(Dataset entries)
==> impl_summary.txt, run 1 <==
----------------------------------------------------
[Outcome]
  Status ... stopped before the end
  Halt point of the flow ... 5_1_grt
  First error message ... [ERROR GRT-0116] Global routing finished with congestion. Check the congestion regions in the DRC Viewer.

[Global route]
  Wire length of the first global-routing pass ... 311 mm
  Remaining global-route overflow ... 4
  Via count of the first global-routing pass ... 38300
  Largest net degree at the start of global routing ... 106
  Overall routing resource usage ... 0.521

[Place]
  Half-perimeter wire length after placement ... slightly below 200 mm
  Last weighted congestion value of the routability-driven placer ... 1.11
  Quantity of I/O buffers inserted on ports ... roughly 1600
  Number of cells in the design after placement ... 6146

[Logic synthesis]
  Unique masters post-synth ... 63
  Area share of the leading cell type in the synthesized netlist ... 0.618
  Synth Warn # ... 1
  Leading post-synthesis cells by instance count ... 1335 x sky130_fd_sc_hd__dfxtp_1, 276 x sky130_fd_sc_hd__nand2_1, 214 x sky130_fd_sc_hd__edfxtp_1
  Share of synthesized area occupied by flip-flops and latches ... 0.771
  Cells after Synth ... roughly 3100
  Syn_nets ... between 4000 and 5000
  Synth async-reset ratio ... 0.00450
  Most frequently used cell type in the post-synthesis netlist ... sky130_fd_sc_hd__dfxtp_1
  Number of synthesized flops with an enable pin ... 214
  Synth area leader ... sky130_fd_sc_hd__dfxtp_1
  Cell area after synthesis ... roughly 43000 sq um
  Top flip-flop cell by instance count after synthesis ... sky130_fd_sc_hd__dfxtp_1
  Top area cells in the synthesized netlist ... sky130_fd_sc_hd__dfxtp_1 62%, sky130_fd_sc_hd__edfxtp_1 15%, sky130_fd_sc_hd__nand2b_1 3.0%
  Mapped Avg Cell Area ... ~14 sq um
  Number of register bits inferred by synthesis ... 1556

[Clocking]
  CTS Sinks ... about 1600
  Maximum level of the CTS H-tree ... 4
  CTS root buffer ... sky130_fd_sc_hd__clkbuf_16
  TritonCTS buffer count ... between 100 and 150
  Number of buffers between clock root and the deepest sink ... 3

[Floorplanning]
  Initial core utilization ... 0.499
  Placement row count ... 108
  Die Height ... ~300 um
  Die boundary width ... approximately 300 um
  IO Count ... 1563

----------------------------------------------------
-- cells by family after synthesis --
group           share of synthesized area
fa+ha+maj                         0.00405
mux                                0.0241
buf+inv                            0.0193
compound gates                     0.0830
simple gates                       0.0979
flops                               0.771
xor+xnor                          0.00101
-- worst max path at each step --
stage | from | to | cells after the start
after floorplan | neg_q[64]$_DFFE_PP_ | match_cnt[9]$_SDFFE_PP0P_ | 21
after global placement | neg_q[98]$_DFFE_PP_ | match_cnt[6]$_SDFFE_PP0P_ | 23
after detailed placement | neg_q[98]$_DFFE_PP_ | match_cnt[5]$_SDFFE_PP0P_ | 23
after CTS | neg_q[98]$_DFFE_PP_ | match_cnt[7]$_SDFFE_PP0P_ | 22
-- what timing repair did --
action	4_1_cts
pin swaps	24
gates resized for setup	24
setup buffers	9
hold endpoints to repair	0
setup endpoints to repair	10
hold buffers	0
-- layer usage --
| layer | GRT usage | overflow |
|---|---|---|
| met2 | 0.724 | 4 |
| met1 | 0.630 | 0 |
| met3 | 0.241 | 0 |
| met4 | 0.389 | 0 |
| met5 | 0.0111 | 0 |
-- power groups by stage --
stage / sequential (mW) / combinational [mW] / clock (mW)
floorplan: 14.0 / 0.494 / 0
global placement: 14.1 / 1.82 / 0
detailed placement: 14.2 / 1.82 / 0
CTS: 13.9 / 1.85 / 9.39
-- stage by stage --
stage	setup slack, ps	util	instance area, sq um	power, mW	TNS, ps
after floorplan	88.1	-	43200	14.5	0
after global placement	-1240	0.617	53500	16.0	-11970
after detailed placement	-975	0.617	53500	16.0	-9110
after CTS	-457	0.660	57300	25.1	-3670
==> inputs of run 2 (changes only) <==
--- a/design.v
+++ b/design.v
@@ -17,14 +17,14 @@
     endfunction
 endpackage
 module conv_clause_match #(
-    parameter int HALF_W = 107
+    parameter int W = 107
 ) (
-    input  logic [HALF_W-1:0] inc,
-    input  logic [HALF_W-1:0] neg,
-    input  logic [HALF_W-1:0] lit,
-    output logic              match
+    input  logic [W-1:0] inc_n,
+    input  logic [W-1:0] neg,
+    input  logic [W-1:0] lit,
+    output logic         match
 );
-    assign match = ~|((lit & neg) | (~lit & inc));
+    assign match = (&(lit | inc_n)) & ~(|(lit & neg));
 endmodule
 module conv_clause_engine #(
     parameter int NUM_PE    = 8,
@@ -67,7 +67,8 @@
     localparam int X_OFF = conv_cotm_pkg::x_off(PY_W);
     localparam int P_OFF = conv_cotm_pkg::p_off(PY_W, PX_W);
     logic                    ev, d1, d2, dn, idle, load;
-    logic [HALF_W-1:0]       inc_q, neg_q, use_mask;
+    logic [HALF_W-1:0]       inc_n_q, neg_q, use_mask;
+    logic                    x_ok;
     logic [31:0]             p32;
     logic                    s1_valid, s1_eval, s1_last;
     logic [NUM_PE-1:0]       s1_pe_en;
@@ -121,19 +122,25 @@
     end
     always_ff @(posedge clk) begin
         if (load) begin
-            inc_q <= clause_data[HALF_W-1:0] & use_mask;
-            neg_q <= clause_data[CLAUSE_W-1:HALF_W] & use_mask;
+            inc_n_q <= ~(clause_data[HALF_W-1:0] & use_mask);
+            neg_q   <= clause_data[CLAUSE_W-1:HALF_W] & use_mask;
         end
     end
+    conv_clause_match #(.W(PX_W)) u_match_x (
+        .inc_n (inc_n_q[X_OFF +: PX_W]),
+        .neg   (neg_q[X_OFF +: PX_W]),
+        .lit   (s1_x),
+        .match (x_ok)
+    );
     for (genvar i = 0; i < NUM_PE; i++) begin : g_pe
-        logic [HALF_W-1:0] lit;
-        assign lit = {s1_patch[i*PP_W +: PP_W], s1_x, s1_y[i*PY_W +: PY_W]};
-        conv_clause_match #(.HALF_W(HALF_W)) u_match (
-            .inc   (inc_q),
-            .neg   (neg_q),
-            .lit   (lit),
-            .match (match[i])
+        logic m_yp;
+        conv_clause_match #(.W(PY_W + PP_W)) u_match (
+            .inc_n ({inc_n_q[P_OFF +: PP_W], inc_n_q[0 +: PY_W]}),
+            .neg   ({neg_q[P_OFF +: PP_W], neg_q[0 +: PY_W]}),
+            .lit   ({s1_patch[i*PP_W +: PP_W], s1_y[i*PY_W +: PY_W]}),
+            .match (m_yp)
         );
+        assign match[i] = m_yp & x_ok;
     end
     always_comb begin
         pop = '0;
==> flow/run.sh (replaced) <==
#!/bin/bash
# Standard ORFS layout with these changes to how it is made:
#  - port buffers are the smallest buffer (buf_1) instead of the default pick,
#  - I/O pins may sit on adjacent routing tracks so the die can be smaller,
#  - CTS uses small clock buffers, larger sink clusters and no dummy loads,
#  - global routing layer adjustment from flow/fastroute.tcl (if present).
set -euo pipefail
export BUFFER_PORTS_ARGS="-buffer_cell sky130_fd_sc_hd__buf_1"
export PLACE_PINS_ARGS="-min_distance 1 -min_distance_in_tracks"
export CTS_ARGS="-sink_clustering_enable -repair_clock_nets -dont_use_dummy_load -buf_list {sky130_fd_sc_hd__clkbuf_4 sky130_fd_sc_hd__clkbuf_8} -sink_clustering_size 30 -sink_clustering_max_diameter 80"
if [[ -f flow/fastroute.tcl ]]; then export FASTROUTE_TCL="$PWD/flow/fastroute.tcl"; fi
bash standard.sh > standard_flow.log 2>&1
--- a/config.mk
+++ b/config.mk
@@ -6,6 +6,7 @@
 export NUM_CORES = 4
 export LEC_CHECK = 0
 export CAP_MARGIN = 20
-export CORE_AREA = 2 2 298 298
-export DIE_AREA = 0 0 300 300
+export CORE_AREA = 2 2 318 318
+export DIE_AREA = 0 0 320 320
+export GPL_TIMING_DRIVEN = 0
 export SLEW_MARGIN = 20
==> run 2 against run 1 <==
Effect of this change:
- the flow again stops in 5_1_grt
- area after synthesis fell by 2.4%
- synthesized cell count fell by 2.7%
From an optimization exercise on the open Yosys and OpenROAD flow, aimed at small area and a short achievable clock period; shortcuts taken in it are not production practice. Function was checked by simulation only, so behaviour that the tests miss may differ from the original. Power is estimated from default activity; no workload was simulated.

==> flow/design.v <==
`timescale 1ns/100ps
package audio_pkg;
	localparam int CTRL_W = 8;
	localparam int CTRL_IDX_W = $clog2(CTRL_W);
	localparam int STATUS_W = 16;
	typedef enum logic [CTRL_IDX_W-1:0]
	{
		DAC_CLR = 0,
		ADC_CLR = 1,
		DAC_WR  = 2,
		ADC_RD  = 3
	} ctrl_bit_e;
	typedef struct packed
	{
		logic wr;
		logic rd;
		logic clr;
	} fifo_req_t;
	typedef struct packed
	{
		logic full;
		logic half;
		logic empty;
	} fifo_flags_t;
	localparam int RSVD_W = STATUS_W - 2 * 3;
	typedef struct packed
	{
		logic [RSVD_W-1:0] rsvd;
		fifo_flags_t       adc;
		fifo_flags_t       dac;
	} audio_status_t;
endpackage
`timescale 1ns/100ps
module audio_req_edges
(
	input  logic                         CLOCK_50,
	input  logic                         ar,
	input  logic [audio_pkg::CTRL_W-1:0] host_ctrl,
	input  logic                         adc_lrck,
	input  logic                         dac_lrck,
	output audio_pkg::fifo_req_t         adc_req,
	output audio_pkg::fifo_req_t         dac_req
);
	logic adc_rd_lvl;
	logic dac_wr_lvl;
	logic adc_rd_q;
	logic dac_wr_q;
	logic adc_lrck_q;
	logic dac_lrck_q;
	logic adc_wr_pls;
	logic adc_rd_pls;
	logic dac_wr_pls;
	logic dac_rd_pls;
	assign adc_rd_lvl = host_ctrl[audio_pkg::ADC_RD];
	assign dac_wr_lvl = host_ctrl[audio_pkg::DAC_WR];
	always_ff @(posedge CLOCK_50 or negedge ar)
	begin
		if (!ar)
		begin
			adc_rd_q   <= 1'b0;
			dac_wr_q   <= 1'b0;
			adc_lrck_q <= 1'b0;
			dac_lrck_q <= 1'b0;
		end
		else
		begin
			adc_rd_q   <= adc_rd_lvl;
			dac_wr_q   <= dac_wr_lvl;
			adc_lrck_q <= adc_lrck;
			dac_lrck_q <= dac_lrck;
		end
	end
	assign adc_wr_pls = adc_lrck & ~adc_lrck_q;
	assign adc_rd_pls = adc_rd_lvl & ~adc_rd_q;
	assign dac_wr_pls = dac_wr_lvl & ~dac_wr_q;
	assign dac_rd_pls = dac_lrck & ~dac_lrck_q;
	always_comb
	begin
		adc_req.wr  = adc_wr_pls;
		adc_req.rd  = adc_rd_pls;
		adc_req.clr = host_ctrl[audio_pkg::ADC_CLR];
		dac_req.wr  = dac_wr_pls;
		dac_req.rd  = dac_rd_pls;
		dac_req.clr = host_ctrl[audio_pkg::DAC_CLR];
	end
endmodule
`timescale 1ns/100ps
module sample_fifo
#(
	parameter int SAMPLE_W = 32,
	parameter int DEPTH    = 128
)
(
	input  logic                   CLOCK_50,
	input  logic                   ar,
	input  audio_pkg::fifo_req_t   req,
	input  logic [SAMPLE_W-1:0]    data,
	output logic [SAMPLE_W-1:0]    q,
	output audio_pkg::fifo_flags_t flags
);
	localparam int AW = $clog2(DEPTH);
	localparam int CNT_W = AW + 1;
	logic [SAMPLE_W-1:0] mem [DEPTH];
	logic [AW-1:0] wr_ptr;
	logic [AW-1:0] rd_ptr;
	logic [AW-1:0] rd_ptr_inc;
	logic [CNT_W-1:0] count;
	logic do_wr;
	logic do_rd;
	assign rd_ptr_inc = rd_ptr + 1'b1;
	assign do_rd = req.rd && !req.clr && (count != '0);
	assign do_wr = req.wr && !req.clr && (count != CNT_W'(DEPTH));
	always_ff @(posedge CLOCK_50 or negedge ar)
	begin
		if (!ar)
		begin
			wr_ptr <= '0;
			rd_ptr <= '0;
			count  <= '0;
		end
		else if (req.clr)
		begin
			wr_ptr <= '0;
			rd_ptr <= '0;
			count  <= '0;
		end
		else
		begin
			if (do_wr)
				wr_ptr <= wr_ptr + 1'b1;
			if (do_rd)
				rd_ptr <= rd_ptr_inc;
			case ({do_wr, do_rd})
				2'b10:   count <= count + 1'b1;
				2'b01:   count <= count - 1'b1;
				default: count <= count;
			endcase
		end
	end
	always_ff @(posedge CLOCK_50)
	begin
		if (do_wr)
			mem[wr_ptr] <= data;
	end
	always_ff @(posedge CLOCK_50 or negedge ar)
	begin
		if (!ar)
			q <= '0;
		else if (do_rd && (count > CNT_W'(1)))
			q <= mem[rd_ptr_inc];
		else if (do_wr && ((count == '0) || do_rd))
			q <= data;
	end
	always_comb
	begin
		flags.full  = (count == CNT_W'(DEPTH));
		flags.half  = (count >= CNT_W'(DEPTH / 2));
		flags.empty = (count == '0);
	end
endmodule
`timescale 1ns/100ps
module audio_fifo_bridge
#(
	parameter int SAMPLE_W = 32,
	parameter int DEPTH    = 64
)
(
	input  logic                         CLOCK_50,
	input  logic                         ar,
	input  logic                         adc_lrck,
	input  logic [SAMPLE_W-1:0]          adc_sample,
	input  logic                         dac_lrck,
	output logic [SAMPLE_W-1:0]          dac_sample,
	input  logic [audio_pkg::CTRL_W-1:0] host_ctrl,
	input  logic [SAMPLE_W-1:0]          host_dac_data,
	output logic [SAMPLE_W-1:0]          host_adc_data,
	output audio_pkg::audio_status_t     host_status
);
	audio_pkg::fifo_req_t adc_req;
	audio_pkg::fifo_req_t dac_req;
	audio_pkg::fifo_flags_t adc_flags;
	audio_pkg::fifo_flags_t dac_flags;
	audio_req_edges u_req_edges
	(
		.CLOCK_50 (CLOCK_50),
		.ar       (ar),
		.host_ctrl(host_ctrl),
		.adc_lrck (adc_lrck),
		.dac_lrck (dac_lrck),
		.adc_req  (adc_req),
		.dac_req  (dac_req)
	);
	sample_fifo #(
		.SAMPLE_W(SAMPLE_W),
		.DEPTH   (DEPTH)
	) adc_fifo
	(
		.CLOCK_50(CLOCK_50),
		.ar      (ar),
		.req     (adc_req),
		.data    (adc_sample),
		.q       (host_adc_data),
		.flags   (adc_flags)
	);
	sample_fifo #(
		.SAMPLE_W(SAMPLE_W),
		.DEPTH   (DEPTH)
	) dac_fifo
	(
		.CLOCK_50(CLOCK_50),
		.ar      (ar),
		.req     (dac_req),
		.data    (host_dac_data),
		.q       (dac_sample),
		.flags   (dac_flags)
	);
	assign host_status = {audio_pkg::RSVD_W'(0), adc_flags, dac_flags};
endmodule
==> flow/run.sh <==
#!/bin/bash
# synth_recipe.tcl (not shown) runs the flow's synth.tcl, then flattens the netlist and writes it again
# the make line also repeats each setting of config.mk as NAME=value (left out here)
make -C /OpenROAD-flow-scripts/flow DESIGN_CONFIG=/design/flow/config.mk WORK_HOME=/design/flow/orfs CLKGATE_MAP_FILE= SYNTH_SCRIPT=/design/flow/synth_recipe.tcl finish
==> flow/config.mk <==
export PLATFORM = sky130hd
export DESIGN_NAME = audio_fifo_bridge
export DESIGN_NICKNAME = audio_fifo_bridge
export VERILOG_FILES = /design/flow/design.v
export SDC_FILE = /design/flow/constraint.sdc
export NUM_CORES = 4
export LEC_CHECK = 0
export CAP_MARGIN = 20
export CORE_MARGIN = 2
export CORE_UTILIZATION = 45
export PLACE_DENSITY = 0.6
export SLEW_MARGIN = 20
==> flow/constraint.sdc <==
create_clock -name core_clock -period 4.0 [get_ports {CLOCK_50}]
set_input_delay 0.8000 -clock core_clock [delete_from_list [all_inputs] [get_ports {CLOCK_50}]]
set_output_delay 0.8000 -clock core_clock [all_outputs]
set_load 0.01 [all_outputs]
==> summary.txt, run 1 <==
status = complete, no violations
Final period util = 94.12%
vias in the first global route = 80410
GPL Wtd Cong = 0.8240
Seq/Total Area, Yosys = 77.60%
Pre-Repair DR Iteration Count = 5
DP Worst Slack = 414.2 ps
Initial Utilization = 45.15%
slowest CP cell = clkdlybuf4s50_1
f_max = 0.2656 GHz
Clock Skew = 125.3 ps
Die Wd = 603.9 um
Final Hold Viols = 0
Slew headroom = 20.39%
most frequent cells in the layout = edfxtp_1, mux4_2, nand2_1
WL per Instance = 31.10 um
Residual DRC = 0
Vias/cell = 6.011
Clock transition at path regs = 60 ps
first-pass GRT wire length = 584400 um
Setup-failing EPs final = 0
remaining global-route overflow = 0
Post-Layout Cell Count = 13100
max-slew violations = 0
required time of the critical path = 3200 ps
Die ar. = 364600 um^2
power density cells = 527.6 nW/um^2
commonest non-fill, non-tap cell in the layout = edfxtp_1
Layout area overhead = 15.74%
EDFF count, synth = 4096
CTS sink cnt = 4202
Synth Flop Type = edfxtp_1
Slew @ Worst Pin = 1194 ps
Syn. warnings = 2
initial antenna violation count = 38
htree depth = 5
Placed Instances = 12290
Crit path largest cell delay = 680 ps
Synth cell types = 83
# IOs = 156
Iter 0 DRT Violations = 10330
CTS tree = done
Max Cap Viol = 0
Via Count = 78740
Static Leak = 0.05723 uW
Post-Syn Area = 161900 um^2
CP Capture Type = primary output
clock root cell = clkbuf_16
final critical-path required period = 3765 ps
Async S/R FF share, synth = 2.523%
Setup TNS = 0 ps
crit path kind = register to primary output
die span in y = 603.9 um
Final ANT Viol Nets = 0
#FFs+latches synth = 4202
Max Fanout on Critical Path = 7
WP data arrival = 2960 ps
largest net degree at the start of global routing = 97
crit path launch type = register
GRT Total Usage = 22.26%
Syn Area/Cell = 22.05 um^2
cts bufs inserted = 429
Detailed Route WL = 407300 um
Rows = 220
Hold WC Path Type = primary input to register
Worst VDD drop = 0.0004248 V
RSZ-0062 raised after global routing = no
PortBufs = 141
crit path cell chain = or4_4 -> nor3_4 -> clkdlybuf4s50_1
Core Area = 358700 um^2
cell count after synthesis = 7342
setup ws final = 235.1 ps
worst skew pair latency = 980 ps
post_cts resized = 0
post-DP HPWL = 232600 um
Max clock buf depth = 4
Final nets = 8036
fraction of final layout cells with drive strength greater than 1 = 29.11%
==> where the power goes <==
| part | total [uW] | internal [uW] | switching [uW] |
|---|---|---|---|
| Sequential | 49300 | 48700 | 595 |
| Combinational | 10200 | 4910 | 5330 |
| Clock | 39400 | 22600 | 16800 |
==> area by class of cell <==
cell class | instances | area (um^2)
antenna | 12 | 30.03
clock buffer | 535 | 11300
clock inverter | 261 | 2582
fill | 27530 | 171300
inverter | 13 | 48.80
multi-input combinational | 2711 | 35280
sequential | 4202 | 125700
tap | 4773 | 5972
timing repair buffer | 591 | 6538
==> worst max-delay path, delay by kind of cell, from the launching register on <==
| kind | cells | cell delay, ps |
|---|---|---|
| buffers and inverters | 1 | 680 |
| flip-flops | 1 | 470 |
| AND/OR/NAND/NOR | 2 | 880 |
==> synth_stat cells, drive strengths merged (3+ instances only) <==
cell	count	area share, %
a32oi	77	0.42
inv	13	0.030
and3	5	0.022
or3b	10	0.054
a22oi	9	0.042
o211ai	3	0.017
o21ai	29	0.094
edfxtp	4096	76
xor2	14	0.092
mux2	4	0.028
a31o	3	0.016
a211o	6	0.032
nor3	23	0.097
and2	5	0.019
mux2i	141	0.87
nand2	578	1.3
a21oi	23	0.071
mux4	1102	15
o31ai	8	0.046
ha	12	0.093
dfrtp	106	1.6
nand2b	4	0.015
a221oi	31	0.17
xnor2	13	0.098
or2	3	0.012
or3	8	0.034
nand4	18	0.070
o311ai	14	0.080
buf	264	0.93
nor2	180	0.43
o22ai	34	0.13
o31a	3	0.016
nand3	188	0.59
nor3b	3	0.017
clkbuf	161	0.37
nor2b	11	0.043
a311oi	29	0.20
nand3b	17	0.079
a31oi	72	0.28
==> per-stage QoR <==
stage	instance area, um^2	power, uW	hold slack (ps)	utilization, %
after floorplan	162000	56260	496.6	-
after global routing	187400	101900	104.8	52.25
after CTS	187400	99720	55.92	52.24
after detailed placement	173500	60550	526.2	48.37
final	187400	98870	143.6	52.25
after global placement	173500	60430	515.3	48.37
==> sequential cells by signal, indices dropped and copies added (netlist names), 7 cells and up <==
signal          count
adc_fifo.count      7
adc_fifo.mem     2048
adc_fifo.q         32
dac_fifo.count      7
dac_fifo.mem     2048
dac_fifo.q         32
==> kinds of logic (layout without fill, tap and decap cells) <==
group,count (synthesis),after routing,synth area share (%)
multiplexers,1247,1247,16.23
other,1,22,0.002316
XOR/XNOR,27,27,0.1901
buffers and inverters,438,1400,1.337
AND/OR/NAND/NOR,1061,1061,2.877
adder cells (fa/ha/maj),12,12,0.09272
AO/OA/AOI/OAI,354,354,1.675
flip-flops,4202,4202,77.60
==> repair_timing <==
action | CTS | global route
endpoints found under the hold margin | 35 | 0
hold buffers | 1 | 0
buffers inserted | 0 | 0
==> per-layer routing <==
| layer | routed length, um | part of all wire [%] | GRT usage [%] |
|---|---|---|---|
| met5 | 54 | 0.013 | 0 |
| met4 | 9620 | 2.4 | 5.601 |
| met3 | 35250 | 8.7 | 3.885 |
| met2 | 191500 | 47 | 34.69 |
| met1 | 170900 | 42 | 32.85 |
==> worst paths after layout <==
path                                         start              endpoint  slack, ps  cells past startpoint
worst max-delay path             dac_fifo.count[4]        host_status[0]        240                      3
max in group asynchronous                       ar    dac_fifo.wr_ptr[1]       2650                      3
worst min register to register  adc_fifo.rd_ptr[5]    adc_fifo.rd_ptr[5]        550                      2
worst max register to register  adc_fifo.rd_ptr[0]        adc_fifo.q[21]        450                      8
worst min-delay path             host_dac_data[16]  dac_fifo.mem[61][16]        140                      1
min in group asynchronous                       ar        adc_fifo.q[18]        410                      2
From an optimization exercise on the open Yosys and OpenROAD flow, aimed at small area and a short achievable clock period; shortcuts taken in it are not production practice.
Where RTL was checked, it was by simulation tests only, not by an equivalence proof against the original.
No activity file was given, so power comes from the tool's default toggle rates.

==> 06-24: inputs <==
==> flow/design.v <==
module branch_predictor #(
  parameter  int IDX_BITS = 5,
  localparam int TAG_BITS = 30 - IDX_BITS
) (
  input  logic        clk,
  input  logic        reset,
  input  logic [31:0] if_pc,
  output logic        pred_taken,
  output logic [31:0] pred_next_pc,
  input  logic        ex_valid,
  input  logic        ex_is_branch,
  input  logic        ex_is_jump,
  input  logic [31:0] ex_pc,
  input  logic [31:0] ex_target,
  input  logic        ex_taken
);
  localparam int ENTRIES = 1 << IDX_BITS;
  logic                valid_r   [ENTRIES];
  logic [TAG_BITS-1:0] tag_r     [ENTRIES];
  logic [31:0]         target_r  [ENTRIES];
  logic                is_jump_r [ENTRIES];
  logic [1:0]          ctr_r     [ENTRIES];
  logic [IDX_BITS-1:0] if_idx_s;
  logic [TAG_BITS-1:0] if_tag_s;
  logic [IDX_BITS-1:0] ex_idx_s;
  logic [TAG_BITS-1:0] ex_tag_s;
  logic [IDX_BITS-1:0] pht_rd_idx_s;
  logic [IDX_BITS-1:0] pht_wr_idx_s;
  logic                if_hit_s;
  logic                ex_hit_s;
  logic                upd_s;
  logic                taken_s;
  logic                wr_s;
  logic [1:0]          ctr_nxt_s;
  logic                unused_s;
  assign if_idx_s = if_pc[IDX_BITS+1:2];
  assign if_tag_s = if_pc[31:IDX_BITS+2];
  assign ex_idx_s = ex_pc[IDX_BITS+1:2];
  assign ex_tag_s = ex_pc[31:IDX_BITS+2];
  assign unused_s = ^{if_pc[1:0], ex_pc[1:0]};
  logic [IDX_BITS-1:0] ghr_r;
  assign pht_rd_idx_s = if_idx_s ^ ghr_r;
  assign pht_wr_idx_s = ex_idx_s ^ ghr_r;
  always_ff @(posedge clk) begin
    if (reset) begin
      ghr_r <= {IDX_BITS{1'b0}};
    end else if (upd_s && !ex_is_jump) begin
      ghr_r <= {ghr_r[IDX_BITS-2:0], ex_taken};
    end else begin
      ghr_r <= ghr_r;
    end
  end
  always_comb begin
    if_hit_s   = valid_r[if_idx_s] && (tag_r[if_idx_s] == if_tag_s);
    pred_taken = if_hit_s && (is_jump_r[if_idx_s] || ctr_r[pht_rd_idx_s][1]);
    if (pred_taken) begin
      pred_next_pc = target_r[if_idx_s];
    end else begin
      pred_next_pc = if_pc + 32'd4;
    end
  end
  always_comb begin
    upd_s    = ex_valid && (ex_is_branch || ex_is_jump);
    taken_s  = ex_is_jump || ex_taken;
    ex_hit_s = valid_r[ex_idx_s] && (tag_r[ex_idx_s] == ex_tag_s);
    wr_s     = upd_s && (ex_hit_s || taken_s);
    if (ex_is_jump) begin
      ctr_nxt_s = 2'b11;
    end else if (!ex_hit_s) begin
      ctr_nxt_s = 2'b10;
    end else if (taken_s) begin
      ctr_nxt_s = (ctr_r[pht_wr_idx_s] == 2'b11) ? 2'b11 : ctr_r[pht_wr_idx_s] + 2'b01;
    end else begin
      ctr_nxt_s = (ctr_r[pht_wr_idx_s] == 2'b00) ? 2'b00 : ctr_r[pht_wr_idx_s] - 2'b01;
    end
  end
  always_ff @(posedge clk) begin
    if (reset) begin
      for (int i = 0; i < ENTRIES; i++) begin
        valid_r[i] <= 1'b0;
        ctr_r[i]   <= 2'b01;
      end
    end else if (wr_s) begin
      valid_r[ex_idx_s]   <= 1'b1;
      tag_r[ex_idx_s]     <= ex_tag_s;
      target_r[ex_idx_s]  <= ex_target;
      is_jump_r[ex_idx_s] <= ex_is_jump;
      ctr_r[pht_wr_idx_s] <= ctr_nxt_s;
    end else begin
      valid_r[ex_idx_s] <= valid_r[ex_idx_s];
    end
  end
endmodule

» WHAT THE TASK ASKS: Return, unchanged, the run of lines above that opens with the line containing "inc_n_q, neg_q, use_mask;" and closes with the line containing "<= ~(clause_data[HALF_W-1:0] & use_mask);". Include both.

» ANSWER BOX:
+    logic [HALF_W-1:0]       inc_n_q, neg_q, use_mask;
+    logic                    x_ok;
     logic [31:0]             p32;
     logic                    s1_valid, s1_eval, s1_last;
     logic [NUM_PE-1:0]       s1_pe_en;
@@ -121,19 +122,25 @@
     end
     always_ff @(posedge clk) begin
         if (load) begin
-            inc_q <= clause_data[HALF_W-1:0] & use_mask;
-            neg_q <= clause_data[CLAUSE_W-1:HALF_W] & use_mask;
+            inc_n_q <= ~(clause_data[HALF_W-1:0] & use_mask);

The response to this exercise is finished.